= Lived experience leadership =

Lived Experience Leadership across the health sector

Lived experience leadership (or consumer leadership, service user leadership, or patient leadership) in development, delivery, or evaluation of health policy, services, research or education refers to the application of collective experiential knowledge and expertise to decision-making and agenda-setting processes in health services and systems. It differs from patient engagement and involvement initiatives, in which people with lived experience are more tokenistically consulted in initiatives with other health professionals maintaining decision-making power.

== Definitions and origin ==

There is a history of advocacy to redress systemic oppression against mental health consumers going back at least to civil rights movements of the 1960s. While mental health policies and services started to consider consumer engagement at this time, and the world's first identified lived experience academic position was developed and implemented at the University of Melbourne in 2000, it was not until 2005 that the concept of consumer leadership was first explicitly proposed in the academic literature by Sarah Gordon, a service user academic based at the University of Otago. Gordon identified that a paradigm shift from engagement or participation to leadership - such that people with lived experience could use that in decision-making processes - would be needed to realise the benefits of lived experiential expertise and to meet policy directives for lived experience involvement.

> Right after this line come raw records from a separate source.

`config.mk`:
```
export PLATFORM = sky130hd
export DESIGN_NAME = fetch_unit_flat
export DESIGN_NICKNAME = d
export VERILOG_FILES = /design/src/rtl/fetch_unit_if.sv /design/src/rtl/fetch_unit.sv /design/src/flat_wrapper.sv
export SDC_FILE = /design/constraint.sdc
export NUM_CORES = 1
export LEC_CHECK = 0
export BUFFER_PORTS_ARGS = -buffer_cell sky130_fd_sc_hd__buf_2
export CAP_MARGIN = 15
export CORE_AREA = 2 2 79 119
export CTS_BUF_LIST = sky130_fd_sc_hd__clkbuf_8 sky130_fd_sc_hd__clkbuf_16
export CTS_CLUSTER_SIZE = 24
export DETAILED_ROUTE_END_ITERATION = 10
export DIE_AREA = 0 0 81 121
export PLACE_DENSITY = 0.78
export SLEW_MARGIN = 0
export SYNTH_ARGS = -nofsm -noshare
export SYNTH_HDL_FRONTEND = slang
export SYNTH_SLANG_ARGS = --single-unit
```
`constraint.sdc`:
```
create_clock -name clk -period 2.15 [get_ports clk]
set_input_delay 0.1075 -clock clk [delete_from_list [all_inputs] [get_ports clk]]
set_output_delay 0.1075 -clock clk [all_outputs]
set_load 0.03 [all_outputs]
```
`src/rtl/fetch_unit_if.sv`:
```
// Fetch-side bundle: redirect input, instruction-memory request/response, decode handoff.
// Latency: n/a (wires only).
// Backpressure: imem_gnt stalls requests, if_ready stalls the decode handoff.
interface fetch_unit_if #(
  parameter int W = 32
);
  // Redirect from the PC-source mux
  logic         redirect_valid;
  logic [W-1:0] redirect_pc;

  // Instruction memory request/response
  logic         imem_req;
  logic [W-1:0] imem_addr;
  logic         imem_gnt;
  logic         imem_rvalid;
  logic [W-1:0] imem_rdata;

  // Handoff to decode
  logic         if_valid;
  logic         if_ready;
  logic [W-1:0] if_pc;
  logic [W-1:0] if_instr;

  // Fetch unit side
  modport master (
    input  redirect_valid, redirect_pc,
    input  imem_gnt, imem_rvalid, imem_rdata,
    input  if_ready,
    output imem_req, imem_addr,
    output if_valid, if_pc, if_instr
  );

  // Environment side (memory, decode, redirect source)
  modport slave (
    output redirect_valid, redirect_pc,
    output imem_gnt, imem_rvalid, imem_rdata,
    output if_ready,
    input  imem_req, imem_addr,
    input  if_valid, if_pc, if_instr
  );
endinterface

```
`src/rtl/fetch_unit.sv`:
```
// Instruction fetch: one outstanding imem request, one-entry holding slot toward decode.
// Latency: request -> if_valid is gnt cycle + rvalid cycle; 3 cycles/instr at zero-latency memory.
// Backpressure: if_ready low holds the slot and blocks new requests; imem_gnt low holds the request.
module fetch_unit #(
  parameter int           W        = 32,
  parameter logic [W-1:0] RESET_PC = '0
) (
  input  logic          clk,
  input  logic          rst,
  fetch_unit_if.master  bus
);

  localparam logic [W-1:0] PC_STEP = W'(4);

  // REQ : request driven, waiting for grant
  // WAIT: granted, waiting for the response we want
  // HOLD: instruction presented to decode
  // DROP: granted, but the response belongs to a stale path and is thrown away
  typedef enum logic [1:0] {
    ST_REQ  = 2'd0,
    ST_WAIT = 2'd1,
    ST_HOLD = 2'd2,
    ST_DROP = 2'd3
  } state_e;

  state_e       state_q, state_d;
  logic [W-1:0] pc_q, pc_d;
  logic [W-1:0] if_pc_q, if_pc_d;
  logic [W-1:0] if_instr_q, if_instr_d;

  // Redirect targets are word aligned regardless of what the mux sends.
  logic [W-1:0] redirect_tgt;
  assign redirect_tgt = {bus.redirect_pc[W-1:2], 2'b00};

  // State and datapath registers; reset wins over everything else.
  always_ff @(posedge clk) begin
    if (rst) begin
      state_q    <= ST_REQ;
      pc_q       <= RESET_PC;
      if_pc_q    <= '0;
      if_instr_q <= '0;
    end else begin
      state_q    <= state_d;
      pc_q       <= pc_d;
      if_pc_q    <= if_pc_d;
      if_instr_q <= if_instr_d;
    end
  end

  // Next-state and pc update; redirect takes precedence over the sequential pc+4.
  always_comb begin
    state_d    = state_q;
    pc_d       = pc_q;
    if_pc_d    = if_pc_q;
    if_instr_d = if_instr_q;

    unique case (state_q)
      ST_REQ: begin
        if (bus.redirect_valid) begin
          pc_d = redirect_tgt;
          // A grant this cycle means the old address is already in flight.
          state_d = bus.imem_gnt ? ST_DROP : ST_REQ;
        end else if (bus.imem_gnt) begin
          state_d = ST_WAIT;
        end
      end

      ST_WAIT: begin
        if (bus.redirect_valid) begin
          pc_d = redirect_tgt;
          // Data arriving with the redirect is stale; otherwise drain it later.
          state_d = bus.imem_rvalid ? ST_REQ : ST_DROP;
        end else if (bus.imem_rvalid) begin
          if_pc_d    = pc_q;
          if_instr_d = bus.imem_rdata;
          pc_d       = pc_q + PC_STEP;
          state_d    = ST_HOLD;
        end
      end

      ST_HOLD: begin
        if (bus.redirect_valid) begin
          pc_d    = redirect_tgt;
          state_d = ST_REQ;
        end else if (bus.if_ready) begin
          state_d = ST_REQ;
        end
      end

      ST_DROP: begin
        if (bus.redirect_valid) begin
          // Still owe the memory one response; just retarget the pc.
          pc_d = redirect_tgt;
        end else if (bus.imem_rvalid) begin
          state_d = ST_REQ;
        end
      end

      default: begin
        state_d = ST_REQ;
      end
    endcase
  end

  // Outputs are gated by rst so nothing is requested or presented while in reset.
  assign bus.imem_req  = (state_q == ST_REQ) && !rst;
  assign bus.imem_addr = pc_q;
  assign bus.if_valid  = (state_q == ST_HOLD) && !rst;
  assign bus.if_pc     = if_pc_q;
  assign bus.if_instr  = if_instr_q;

endmodule

```
`src/flat_wrapper.sv`:
```
// flat-port wrapper written by rule: the top's interface ports become plain ports
module fetch_unit_flat 
#(
  parameter int           W        = 32,
  parameter logic [W-1:0] RESET_PC = '0
)
  (clk, rst, bus_redirect_valid, bus_redirect_pc, bus_imem_gnt, bus_imem_rvalid, bus_imem_rdata, bus_if_ready, bus_imem_req, bus_imem_addr, bus_if_valid, bus_if_pc, bus_if_instr);
  fetch_unit_if #(.W(W)) bus_i ();
  input  logic clk;
  input  logic rst;
  input wire logic [$bits(bus_i.redirect_valid)-1:0] bus_redirect_valid;
  input wire logic [$bits(bus_i.redirect_pc)-1:0] bus_redirect_pc;
  input wire logic [$bits(bus_i.imem_gnt)-1:0] bus_imem_gnt;
  input wire logic [$bits(bus_i.imem_rvalid)-1:0] bus_imem_rvalid;
  input wire logic [$bits(bus_i.imem_rdata)-1:0] bus_imem_rdata;
  input wire logic [$bits(bus_i.if_ready)-1:0] bus_if_ready;
  output wire logic [$bits(bus_i.imem_req)-1:0] bus_imem_req;
  output wire logic [$bits(bus_i.imem_addr)-1:0] bus_imem_addr;
  output wire logic [$bits(bus_i.if_valid)-1:0] bus_if_valid;
  output wire logic [$bits(bus_i.if_pc)-1:0] bus_if_pc;
  output wire logic [$bits(bus_i.if_instr)-1:0] bus_if_instr;
  assign bus_i.redirect_valid = bus_redirect_valid;
  assign bus_i.redirect_pc = bus_redirect_pc;
  assign bus_i.imem_gnt = bus_imem_gnt;
  assign bus_i.imem_rvalid = bus_imem_rvalid;
  assign bus_i.imem_rdata = bus_imem_rdata;
  assign bus_i.if_ready = bus_if_ready;
  assign bus_imem_req = bus_i.imem_req;
  assign bus_imem_addr = bus_i.imem_addr;
  assign bus_if_valid = bus_i.if_valid;
  assign bus_if_pc = bus_i.if_pc;
  assign bus_if_instr = bus_i.if_instr;
  fetch_unit #(.W(W), .RESET_PC(RESET_PC)) u_core (.clk(clk), .rst(rst), .bus(bus_i));
endmodule
```
### config.mk
export PLATFORM = sky130hd
export DESIGN_NAME = mesi_snoop_responder
export DESIGN_NICKNAME = d
export VERILOG_FILES = /design/src/rtl/mesi_snoop_responder.sv
export SDC_FILE = /design/constraint.sdc
export NUM_CORES = 1
export LEC_CHECK = 0
export ABC_AREA = 1
export ABC_CLOCK_PERIOD_IN_PS = 2200
export CAP_MARGIN = 0
export CORE_ASPECT_RATIO = 1.2
export CORE_UTILIZATION = 63
export CTS_BUF_LIST = sky130_fd_sc_hd__clkbuf_8
export DETAILED_ROUTE_END_ITERATION = 10
export GPL_ROUTABILITY_DRIVEN = 0
export GPL_TIMING_DRIVEN = 0
export PLACE_DENSITY = 0.83
export SETUP_SLACK_MARGIN = 0.02
export SYNTH_ARGS = -nofsm -noshare
export SYNTH_HDL_FRONTEND = slang
export SYNTH_SLANG_ARGS = --single-unit
### constraint.sdc
create_clock -name i_clk -period 2.2 [get_ports i_clk]
set_clock_uncertainty 0.2 [all_clocks]
set_input_delay 0.66 -clock i_clk [delete_from_list [all_inputs] [get_ports i_clk]]
set_output_delay 0.66 -clock i_clk [all_outputs]
set_load 0.02 [all_outputs]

The concept and practice of lived experience leadership has largely developed within the mental health space. However, across other marginalised groups and advocates, there has been increasing interest in lived experience leadership, including in other parts of the sector such as palliative care or health more broadly, and among, for instance, others who have been marginalised such as people who have experienced homelessness, or people who have experienced incarceration.

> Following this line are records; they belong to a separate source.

==> src/rtl/window_accumulator.sv <==
`default_nettype none
// ============================================================================
// Module   : window_accumulator
// Purpose  : Multi-lane windowed accumulator. It sums LANES signed products
//            over a runtime window of 1..MAX_WIN accepted beats, with
//            saturating adds. Each finished window sum goes downstream through
//            a single-slot valid/ready output register.
// Ports    : clk, rst           clock (rising edge) and asynchronous
//                               active-high reset
//            clear_i            synchronous abort of the partial window
//            win_len_i          window length, sampled on the first beat
//            in_valid_i/in_ready_o/in_data_i     input beat handshake and
//                                                lanes
//            out_valid_o/out_ready_i/out_data_o  result slot handshake and
//                                                sums
//            out_sat_o          per-lane flag: the lane saturated in the
//                               window
//            busy_o             a partial window is in progress
// Revision : 1.0  initial release
// ============================================================================
module window_accumulator #(
  parameter int IN_W    = 8,
  parameter int ACC_W   = 16,
  parameter int LANES   = 4,
  parameter int MAX_WIN = 9,
  localparam int CW     = $clog2(MAX_WIN + 1)
) (
  input  logic                   clk,
  input  logic                   rst,
  input  logic                   clear_i,
  input  logic [CW-1:0]          win_len_i,
  input  logic                   in_valid_i,
  output logic                   in_ready_o,
  input  logic [LANES*IN_W-1:0]  in_data_i,
  output logic                   out_valid_o,
  input  logic                   out_ready_i,
  output logic [LANES*ACC_W-1:0] out_data_o,
  output logic [LANES-1:0]       out_sat_o,
  output logic                   busy_o
);

  typedef enum logic [0:0] {S_IDLE = 1'b0, S_ACCUM = 1'b1} state_t;

  state_t                 state_q, state_d;
  logic [CW-1:0]          count_q, count_d;
  logic [CW-1:0]          len_q, len_d;
  logic [LANES*ACC_W-1:0] acc_q, acc_d;
  logic [LANES-1:0]       sat_q, sat_d;
  logic                   out_valid_q, out_valid_d;
  logic [LANES*ACC_W-1:0] out_data_q, out_data_d;
  logic [LANES-1:0]       out_sat_q, out_sat_d;

  logic [CW-1:0]          w_len_clamp;
  logic [CW-1:0]          w_eff_len;
  logic                   w_last;
  logic                   w_accept;
  logic [LANES*ACC_W-1:0] w_acc_base;
  logic [LANES-1:0]       w_sat_base;
  logic [LANES*ACC_W-1:0] w_sum;
  logic [LANES-1:0]       w_ovf;

  // A zero length means a window of one beat. Oversized lengths are cut
  // down to MAX_WIN.
  always_comb begin
    if (win_len_i == '0)
      w_len_clamp = CW'(1);
    else if (win_len_i > CW'(MAX_WIN))
      w_len_clamp = CW'(MAX_WIN);
    else
      w_len_clamp = win_len_i;
  end

  // In IDLE the window has not been latched yet. The incoming beat's own
  // length therefore decides whether that beat is also the last one.
  assign w_eff_len  = (state_q == S_IDLE) ? w_len_clamp : len_q;
  assign w_last     = (count_q == w_eff_len - CW'(1));
  assign in_ready_o = !clear_i && !(w_last && out_valid_q && !out_ready_i);
  assign w_accept   = in_valid_i && in_ready_o;

  // The first beat of a window always adds to zero.
  assign w_acc_base = (state_q == S_IDLE) ? '0 : acc_q;
  assign w_sat_base = (state_q == S_IDLE) ? '0 : sat_q;

  // Per-lane saturating add. The sum is one bit wider than the accumulator.
  // Overflow shows as disagreement between its top two bits.
  for (genvar i = 0; i < LANES; i++) begin : g_lane
    logic signed [ACC_W-1:0] w_a;
    logic signed [IN_W-1:0]  w_x;
    logic signed [ACC_W:0]   w_s;

    assign w_a = w_acc_base[i*ACC_W +: ACC_W];
    assign w_x = in_data_i[i*IN_W +: IN_W];
    assign w_s = {w_a[ACC_W-1], w_a} + {{(ACC_W + 1 - IN_W){w_x[IN_W-1]}}, w_x};
    assign w_ovf[i] = w_s[ACC_W] ^ w_s[ACC_W-1];
    assign w_sum[i*ACC_W +: ACC_W] =
        !w_ovf[i]  ? w_s[ACC_W-1:0] :
        w_s[ACC_W] ? {1'b1, {(ACC_W-1){1'b0}}} :
                     {1'b0, {(ACC_W-1){1'b1}}};
  end

  always_comb begin
    state_d     = state_q;
    count_d     = count_q;
    len_d       = len_q;
    acc_d       = acc_q;
    sat_d       = sat_q;
    out_valid_d = out_valid_q;
    out_data_d  = out_data_q;
    out_sat_d   = out_sat_q;

    // A handshake empties the slot. A window completing in the same cycle
    // (below) overrides this and reloads the slot.
    if (out_valid_q && out_ready_i)
      out_valid_d = 1'b0;

    if (clear_i) begin
      state_d = S_IDLE;
      count_d = '0;
      acc_d   = '0;
      sat_d   = '0;
    end else if (w_accept) begin
      if (state_q == S_IDLE)
        len_d = w_len_clamp;
      if (w_last) begin
        state_d     = S_IDLE;
        count_d     = '0;
        acc_d       = '0;
        sat_d       = '0;
        out_valid_d = 1'b1;
        out_data_d  = w_sum;
        out_sat_d   = w_sat_base | w_ovf;
      end else begin
        state_d = S_ACCUM;
        count_d = count_q + CW'(1);
        acc_d   = w_sum;
        sat_d   = w_sat_base | w_ovf;
      end
    end
  end

  always_ff @(posedge clk or posedge rst) begin
    if (rst) begin
      state_q     <= S_IDLE;
      count_q     <= '0;
      len_q       <= '0;
      acc_q       <= '0;
      sat_q       <= '0;
      out_valid_q <= 1'b0;
      out_data_q  <= '0;
      out_sat_q   <= '0;
    end else begin
      state_q     <= state_d;
      count_q     <= count_d;
      len_q       <= len_d;
      acc_q       <= acc_d;
      sat_q       <= sat_d;
      out_valid_q <= out_valid_d;
      out_data_q  <= out_data_d;
      out_sat_q   <= out_sat_d;
    end
  end

  assign out_valid_o = out_valid_q;
  assign out_data_o  = out_data_q;
  assign out_sat_o   = out_sat_q;
  assign busy_o      = (count_q != '0);

endmodule
`default_nettype wire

Lived experience leadership is often confused or conflated with other participatory approaches, including patient and public involvement, co-production, or co-design. A key distinction between lived experience leadership and other approaches in which other health professionals (i.e., those not working from lived experience perspectives) control health systems and initiatives relates to the extent to which decision-making power and resources are shared. Approaches controlled by other health professionals, in which people with lived experience are kept out of decision-making and agenda-setting roles or processes, have been criticised for such tokenism.

== Characterising lived experience leadership ==

Seminal research into establishing definitions of lived experience leadership has identified key characteristics of it relating to roles, requirements, purpose, and process.

===Roles===
Lived experience leadership can be enacted through a variety of roles, but it is not role-dependant. While obvious examples of roles in which lived experience leadership may be practiced are senior health positions requiring lived experience, it could also take place in representative roles, or in the absence of formal roles.

===Requirements===
The requirements for lived experience leadership appear to be lived experience and leadership capacity. To be considered lived experience leadership, the application of lived experiential expertise should take into not only one's own experiences, but also the synthesis of collective lived experiences.

===Purpose===
The purpose of lived experience leadership is to effect change to improve the circumstances of other service users. Some identified changes brought about by lived experience leadership include contributions to human rights agendas, bridging between services and service users for more meaningful service provision, and less restrictive practices in healthcare.

===Process===

Lived experience leadership is performed through a variety of processes, namely through collaboration, direct or indirect influence over decision-making, application of lived experience, and development of inclusive cultures. Health systems and organisations usually exclude people with lived experience from decision-making structures. However, evidence suggests that recognising the expertise of people with lived experience, and providing resources or opportunities for them to be able to drive health system agendas is a step towards supporting their leadership.